A: The purpose of the FIDA demonstration is to align the two payment streams (Medicare and Medicaid) through the managed care plan. At this time DOH cannot respond to rate protections built into the Medicare Premium.

Global cap shared savings

  1. How would the dividend distribution be proportionally allocated between providers and plans, and in turn, how would dividend funds be allocated to individual providers and plans?

A:  The dividend distribution proposal allocates any available Medicaid savings under the Global Cap based on three years of expenditure data amongst providers and managed care plans.  Total Medicaid expenditures will be used for providers and administrative costs stemming from participation in the Medicaid program will be used for plans.  An allocation percentage will be calculated for each provider/plan as the proportion of provider/plan expenditures to the statewide total.  The allocation percentages will be applied to the amount identified as the dividend.  The dividend will be distributed through lump sum payments outside of the claiming system.

  1. Is the three years of expenditure data being used to allocate payments based on a moving average, or to calculate an expenditure trend among providers and plans and/or by sector?
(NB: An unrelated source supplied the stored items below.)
===== config.mk =====
export PLATFORM = sky130hd
export DESIGN_NAME = rd_pipelined_subtractor
export DESIGN_NICKNAME = d
export VERILOG_FILES = /design/src/rtl/rd_pipelined_subtractor.sv
export SDC_FILE = /design/constraint.sdc
export NUM_CORES = 1
export LEC_CHECK = 0
export ABC_AREA = 0
export BUFFER_PORTS_ARGS = -buffer_cell sky130_fd_sc_hd__buf_4
export CAP_MARGIN = 20
export CELL_PAD_IN_SITES_DETAIL_PLACEMENT = 1
export CELL_PAD_IN_SITES_GLOBAL_PLACEMENT = 2
export CORE_UTILIZATION = 30
export DETAILED_ROUTE_END_ITERATION = 7
export PLACE_DENSITY_LB_ADDON = 0.1
export SETUP_SLACK_MARGIN = 0.3
export SLEW_MARGIN = 15
export SYNTH_ARGS = -nofsm -noshare
export SYNTH_HDL_FRONTEND = slang
export SYNTH_SLANG_ARGS = --single-unit

===== constraint.sdc =====
create_clock -name clk -period 11 [get_ports clk]
set_clock_uncertainty 0.1 [all_clocks]
set_input_delay 0.55 -clock clk [delete_from_list [all_inputs] [get_ports clk]]
set_output_delay 0.55 -clock clk [all_outputs]
set_load 0.005 [all_outputs]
Are there not limitations on the availability of robust encounter data for this time period for certain plan services?  

A:  The State would calculate new allocation percentages each year using a rolling average of expenditure data; dropping the earliest year and adding the most recent year.  A methodology will need to be determined for providers/plans that do not have three years of Medicaid experience.

  1. Why is there no allocation of funds by provider sector for the moneys set aside for “assistance to financially distressed and critically needed providers”?
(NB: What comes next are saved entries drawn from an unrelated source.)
===== src/rtl/alu_op_sequencer.sv =====
// ============================================================================
// Module      : alu_op_sequencer
// Description : Request/result sequencer for the 16-bit ALU (ADD, SUB, AND,
//               SLL, ADDI, LW). Define ALU_SERIAL_SHIFT_EN for a bit-serial SLL.
// Revision    : 1.0 - initial release
// ============================================================================
`default_nettype none

module alu_op_sequencer #(
    parameter int W     = 16,
    parameter int IMM_W = 8
) (
    input  logic             clk,
    input  logic             rst,
    input  logic             req_valid,
    output logic             req_ready,
    input  logic [2:0]       req_op,
    input  logic [W-1:0]     req_a,
    input  logic [W-1:0]     req_b,
    input  logic [IMM_W-1:0] req_imm,
    output logic             mem_req,
    output logic [W-1:0]     mem_addr,
    input  logic             mem_ack,
    input  logic [W-1:0]     mem_rdata,
    output logic             res_valid,
    input  logic             res_ready,
    output logic [W-1:0]     res_data,
    output logic             err_badop,
    output logic             busy
);

    localparam logic [2:0] c_OP_ADD  = 3'd0;
    localparam logic [2:0] c_OP_SUB  = 3'd1;
    localparam logic [2:0] c_OP_AND  = 3'd2;
    localparam logic [2:0] c_OP_SLL  = 3'd3;
    localparam logic [2:0] c_OP_ADDI = 3'd4;
    localparam logic [2:0] c_OP_LW   = 3'd5;

    typedef enum logic [1:0] {
        S_IDLE  = 2'd0,
        S_MEM   = 2'd1,
`ifdef ALU_SERIAL_SHIFT_EN
        S_SHIFT = 2'd2,
`endif
        S_DONE  = 2'd3
    } state_t;

    state_t       r_state;
    state_t       w_state_nxt;
    logic [W-1:0] r_res_data;
    logic [W-1:0] w_res_nxt;
    logic         r_err_badop;
    logic         w_err_nxt;
    logic         r_mem_req;
    logic         w_mem_req_nxt;
    logic [W-1:0] r_mem_addr;
    logic [W-1:0] w_mem_addr_nxt;

    logic [W-1:0] w_imm_sext;
    logic [7:0]   w_amt;
    logic         w_amt_big;
    logic [4:0]   w_amt_clamp;
    logic [W-1:0] w_sll;

    assign w_imm_sext  = {{(W-IMM_W){req_imm[IMM_W-1]}}, req_imm};
    assign w_amt       = req_b[7:0];
    assign w_amt_big   = (w_amt >= 8'd16);
    assign w_amt_clamp = w_amt_big ? 5'd16 : w_amt[4:0];
    assign w_sll       = w_amt_big ? '0 : (req_a << w_amt[3:0]);

`ifdef ALU_SERIAL_SHIFT_EN
    logic [4:0] r_shift_cnt;
    logic [4:0] w_shift_cnt_nxt;
`endif

    always_comb begin
        w_state_nxt    = r_state;
        w_res_nxt      = r_res_data;
        w_err_nxt      = r_err_badop;
        w_mem_req_nxt  = r_mem_req;
        w_mem_addr_nxt = r_mem_addr;
`ifdef ALU_SERIAL_SHIFT_EN
        w_shift_cnt_nxt = r_shift_cnt;
`endif
        case (r_state)
            S_IDLE: begin
                if (req_valid) begin
                    w_err_nxt   = 1'b0;
                    w_state_nxt = S_DONE;
                    case (req_op)
                        c_OP_ADD:  w_res_nxt = req_a + req_b;
                        c_OP_SUB:  w_res_nxt = req_a - req_b;
                        c_OP_AND:  w_res_nxt = req_a & req_b;
                        c_OP_ADDI: w_res_nxt = req_a + w_imm_sext;
                        c_OP_SLL: begin
`ifdef ALU_SERIAL_SHIFT_EN
                            if (w_amt_clamp != 5'd0) begin
                                w_res_nxt       = req_a;
                                w_shift_cnt_nxt = w_amt_clamp;
                                w_state_nxt     = S_SHIFT;
                            end else begin
                                w_res_nxt = w_sll;
                            end
`else
                            w_res_nxt = w_sll;
`endif
                        end
                        c_OP_LW: begin
                            w_mem_addr_nxt = req_a + w_imm_sext;
                            w_mem_req_nxt  = 1'b1;
                            w_state_nxt    = S_MEM;
                        end
                        default: begin
                            w_res_nxt = '0;
                            w_err_nxt = 1'b1;
                        end
                    endcase
                end
            end
            S_MEM: begin
                if (mem_ack) begin
                    w_res_nxt     = mem_rdata;
                    w_mem_req_nxt = 1'b0;
                    w_state_nxt   = S_DONE;
                end
            end
`ifdef ALU_SERIAL_SHIFT_EN
            S_SHIFT: begin
                // Final shift lands on the edge the counter hits zero.
                w_res_nxt       = {r_res_data[W-2:0], 1'b0};
                w_shift_cnt_nxt = r_shift_cnt - 5'd1;
                if (r_shift_cnt == 5'd1) begin
                    w_state_nxt = S_DONE;
                end
            end
`endif
            S_DONE: begin
                if (res_ready) begin
                    w_err_nxt   = 1'b0;
                    w_state_nxt = S_IDLE;
                end
            end
            default: begin
                w_state_nxt = S_IDLE;
            end
        endcase
    end

    always_ff @(posedge clk) begin
        if (rst) begin
            r_state     <= S_IDLE;
            r_res_data  <= '0;
            r_err_badop <= 1'b0;
            r_mem_req   <= 1'b0;
            r_mem_addr  <= '0;
`ifdef ALU_SERIAL_SHIFT_EN
            r_shift_cnt <= 5'd0;
`endif
        end else begin
            r_state     <= w_state_nxt;
            r_res_data  <= w_res_nxt;
            r_err_badop <= w_err_nxt;
            r_mem_req   <= w_mem_req_nxt;
            r_mem_addr  <= w_mem_addr_nxt;
`ifdef ALU_SERIAL_SHIFT_EN
            r_shift_cnt <= w_shift_cnt_nxt;
`endif
        end
    end

    assign req_ready = (r_state == S_IDLE);
    assign res_valid = (r_state == S_DONE);
    assign busy      = (r_state != S_IDLE);
    assign res_data  = r_res_data;
    assign err_badop = r_err_badop;
    assign mem_req   = r_mem_req;
    assign mem_addr  = r_mem_addr;

endmodule

`default_nettype wire


===== config.mk =====
export PLATFORM = sky130hd
export DESIGN_NAME = alu_op_sequencer
export DESIGN_NICKNAME = d
export VERILOG_FILES = /design/src/rtl/alu_op_sequencer.sv
export SDC_FILE = /design/constraint.sdc
export NUM_CORES = 1
export LEC_CHECK = 0
export ABC_CLOCK_PERIOD_IN_PS = 7500
export BUFFER_PORTS_ARGS = -buffer_cell sky130_fd_sc_hd__clkbuf_2
export CAP_MARGIN = 20
export CORE_MARGIN = 5
export CORE_UTILIZATION = 41
export CTS_BUF_LIST = sky130_fd_sc_hd__clkbuf_8
export CTS_CLUSTER_SIZE = 20
export DETAILED_ROUTE_END_ITERATION = 10
export HOLD_SLACK_MARGIN = 0.15
export PLACE_DENSITY_LB_ADDON = 0.05
export SETUP_SLACK_MARGIN = 0.3
export SKIP_CTS_REPAIR_TIMING = 1
export SYNTH_ARGS = -nofsm -noshare
export SYNTH_HDL_FRONTEND = slang
export SYNTH_SLANG_ARGS = --single-unit

===== constraint.sdc =====
create_clock -name clk -period 7.5 [get_ports clk]
set_input_delay 0.75 -clock clk [delete_from_list [all_inputs] [get_ports clk]]
set_output_delay 0.75 -clock clk [all_outputs]
set_load 0.05 [all_outputs]

==> impl_results.md <==
- Status: completed
- GP Congestion: between 0.9 and 1
- Crit. End Element: flip-flop
- Crit-path max cell delay: 0.84 ns
- Register area share after synthesis: 0.160
- CTS clk-pin slew, worst paths: 0.09 ns
- Final worst-path cycle share: 0.561
- EDFF count, synth: 0
- Gate Count Post-Synth: 607
- # setup viols final: 0
- Congestion Overflow GR: 0
- Asr flop ratio synth: 0
- Largest net degree at the start of global routing: 39
- Die Y-Extent: ~110 um
- Most frequent CP cell: nor2_1
- Crit Path Max Fanout: 10
- GRT Total Usage: 0.257
- RSZ-0062 raised after global routing: no
- Clock skew: 0.00795 ns
- CTS max path bufs: 2
- Initial Utilization: 0.416
- CTS HTree Levels: 2
- Hpwl dp: 13.6 mm
- First-pass detailed-route iteration total: 5
- Crit path cell chain: clkbuf_2 -> nor2_1 -> and2_1 -> nor2_1 -> xnor2_1 -> ha_1 -> nor2b_1 -> o2111a_1 -> nor3_1 -> nor3_1 -> nor2_1 -> o211ai_1 -> a311oi_1
- Clock insertion delay at the later pin of the skew report: 0.30 ns
- Antenna-violating nets left: 0
- Final Max Tran Viols: 0
- IO Count: 101
- Leakage: roughly 2.2 nW
- DR WL/cell: 20.5 um
- Flop and latch count out of synthesis: 36
- Final min period: 4.21 ns
- Sink Count: 36
- DIE AREA: between 10000 and 15000 um^2
- Vias in the first global route: 4784
- Core area: about 11000 um^2
- Post-Syn Area: between 4000 and 5000 um^2
- DR iter-0 viols: 445
- Rel. slew slack: 0.273
- P&R area growth vs syn: 15.2%
- Via/cell ratio: 6.09
- DRC: 0
- # port buffers: 100
- Hold Path Class: flip-flop to flip-flop
- # Max-Cap Violations: 0
- Post-Place Worst Slack: 3.16 ns
- Die width: 115 um
- Share of cells above drive strength 1: 0.208
- Critical path start-end classification: primary input to flip-flop
- Final hold viol count: 0
- Placed Instance Area: between 5000 and 6000 um^2
- WL final: 17.0 mm
- Site Rows: 38
- Peak VDD IR: just under 80 uV
- Fmax: ~0.24 GHz
- Data required time of the worst path: 7.71 ns
- Worst Tran Pin Value: 1.09 ns
- Vias: 5046
- Initial antenna violation count: 0
- Final Core Density: 0.479
- First-pass GRT wire length: 26.5 mm
- CTS Root Cell: clkbuf_8
- Yosys Warn Count: 0
- Setup TNS: 0 ns
- Fillers: 1131
- R2R Setup Slk: 5.07 ns
- CTS buffer count: 5
- Syn avg cell area: 7.40 um^2
- Pwr dens: 158 nW/um^2
- Antenna cell count: 0
- Startpoint types: primary input
- Post-placement cell count: 821
- Cell variety after synth: between 70 and 80
- Critical Path AT: 4.42 ns
- Syn nets: 706
- Non-filler cells, final: 829
- Nets: 787
- Worst setup margin: approximately 3.3 ns
- Cell area after layout: 5170 um^2
- Primary FF master, synth: dfxtp_1
- CTS tree: done
- Crit path max-delay cell type: nor2_1
## layout make-up
type	count	area, um^2	share of cell area
Tap cell	140	175	0.0339
Timing Repair Buffer	103	523	0.101
Sequential cell	36	721	0.139
Clock inverter	3	46.3	0.00895
Inverter	18	67.6	0.0131
Clock buffer	5	68.8	0.0133
Multi-Input combinational cell	524	3570	0.690
## sequential cells by signal (all words and copies together), names as in the netlist
signal and flops:
mem_req 1, err_badop 1, mem_addr 16, r_state 2, res_data 16
## worst max-delay path, delay by kind of cell
kind / cells / cell delay [ns]
fa+ha+maj: 1 / 0.35
buf+inv: 1 / 0.13
simple gates: 7 / 2.40
xor+xnor: 1 / 0.14
compound gates: 3 / 0.63
## cells in the mapped netlist, types with 6 or more instances
master	number	area (um^2)
dfxtp_1	36	721
o21ai_1	6	30.0
nor2_1	60	225
nor3_1	15	75.1
xnor2_1	15	131
nand3_1	23	115
a21o_1	8	60.1
o21bai_1	8	60.1
inv_1	16	60.1
mux2_2	10	113
a21oi_1	51	255
a211oi_1	14	105
mux2i_1	17	170
ha_1	33	413
and3_1	6	37.5
nand2b_1	9	56.3
o21a_1	7	52.6
or3_1	9	56.3
a32oi_1	8	70.1
or2_2	8	50.1
nand2_1	63	236
buf_2	9	45.0
clkbuf_1	14	52.6
o31ai_1	6	45.0
o21ai_0	35	175
a311oi_1	7	61.3
and2_1	7	43.8
nor2b_1	15	93.8
xor2_1	12	105
## report_power, final
part	leakage, nW	internal, mW	total, mW	switching (mW)
clock	0.0548	0.100	0.184	0.0836
sequential	0.294	0.205	0.216	0.0106
combinational	1.85	0.146	0.415	0.270
## placed cells by master, fill, tap and decap left out, drive strengths merged, types with 6 or more instances in the layout
cell type  count
clkbuf       105
nor3          16
nor2          60
a21oi         51
nand2b         9
mux2          10
o21ai         41
nor2b         15
mux2i         17
ha            33
dfxtp         36
or3            9
and3           6
o31ai          7
a311oi         7
or2            9
nand3         23
a211oi        15
a32oi          8
xor2          12
nand2         63
xnor2         15
a21o           8
and2           8
o21bai         8
o21a           7
inv           17
## per-stage QoR
step | hold WS [ns] | power [mW]
6_report | 0.457 | 0.815
3_5_place_dp | 0.446 | 0.629
5_1_grt | 0.478 | 0.866
4_1_cts | 0.458 | 0.815
2_1_floorplan | 0.587 | 0.509
3_3_place_gp | 0.445 | 0.628
## cells by family after synthesis
logic type,count (synthesis),share of synthesized area
and+or+nand+nor,235,0.259
AOI/OAI and AO/OA,195,0.293
buffers and inverters,47,0.0460
DFF,36,0.160
adders and majority gates,35,0.101
muxes,32,0.0880
xor gates and xnor gates,27,0.0527
## layer usage
| layer | vias up | track usage | wire (um) |
|---|---|---|---|
| met5 | - | 0 | 0 |
| met3 | 29 | 0.0428 | 1400 |
| met4 | 0 | 0.0689 | 373 |
| met1 | 2358 | 0.359 | 7680 |
| li1 | 2416 | - | - |
| met2 | 243 | 0.410 | 7560 |
## path summary, 6_finish.rpt
kind                       end  depth (start not counted)          from
hold reg to reg   mem_addr[12]                          2  mem_addr[12]
hold / removal    mem_addr[12]                          2  mem_addr[12]
setup / recovery  res_data[14]                         13     req_op[1]
setup reg to reg  res_data[12]                          7    r_state[0]
Power figures use the tool's default switching activity.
A:   The language was crafted to give the Department the flexibility to address specific allocations schedules.  Those determinations have not been made at this point and will likely vary over time.

  1. What criteria would be used to define “financially distressed and critically needed”? Will it be consistent with the VAP definition? Would recipients of such funds be required to meet certain goals as they would be under a program like VAP?

A:  The criteria that will be used to define “financially distressed and critically needed” have not yet been determined.

Restoration of 2% cut

  1. The language would sunset the 2% cut on 3/31/14 and allow alternative arrangements such as the 0.8% cash receipts assessment on nursing home services to continue. Since nursing homes were not subject to the 2% cut because there was agreement on an alternative arrangement, how would this provision result in any restoration to nursing homes? 

A:  The department is exploring options to restore the value of the 2% ATB cut.

Other budget questions

  1. What is the total dollar amount of paid nursing home rate appeals so far in SFY 2013-14? Will the entire $80 million rate appeal cap allotment be spent in SFY 2013-14 if universal settlement payments cannot be made this fiscal year?

A:  $55M has been spent to date for fiscal year 13-14. Given that the fiscal year is coming to a close it is not anticipated that further appeal $ will be expended.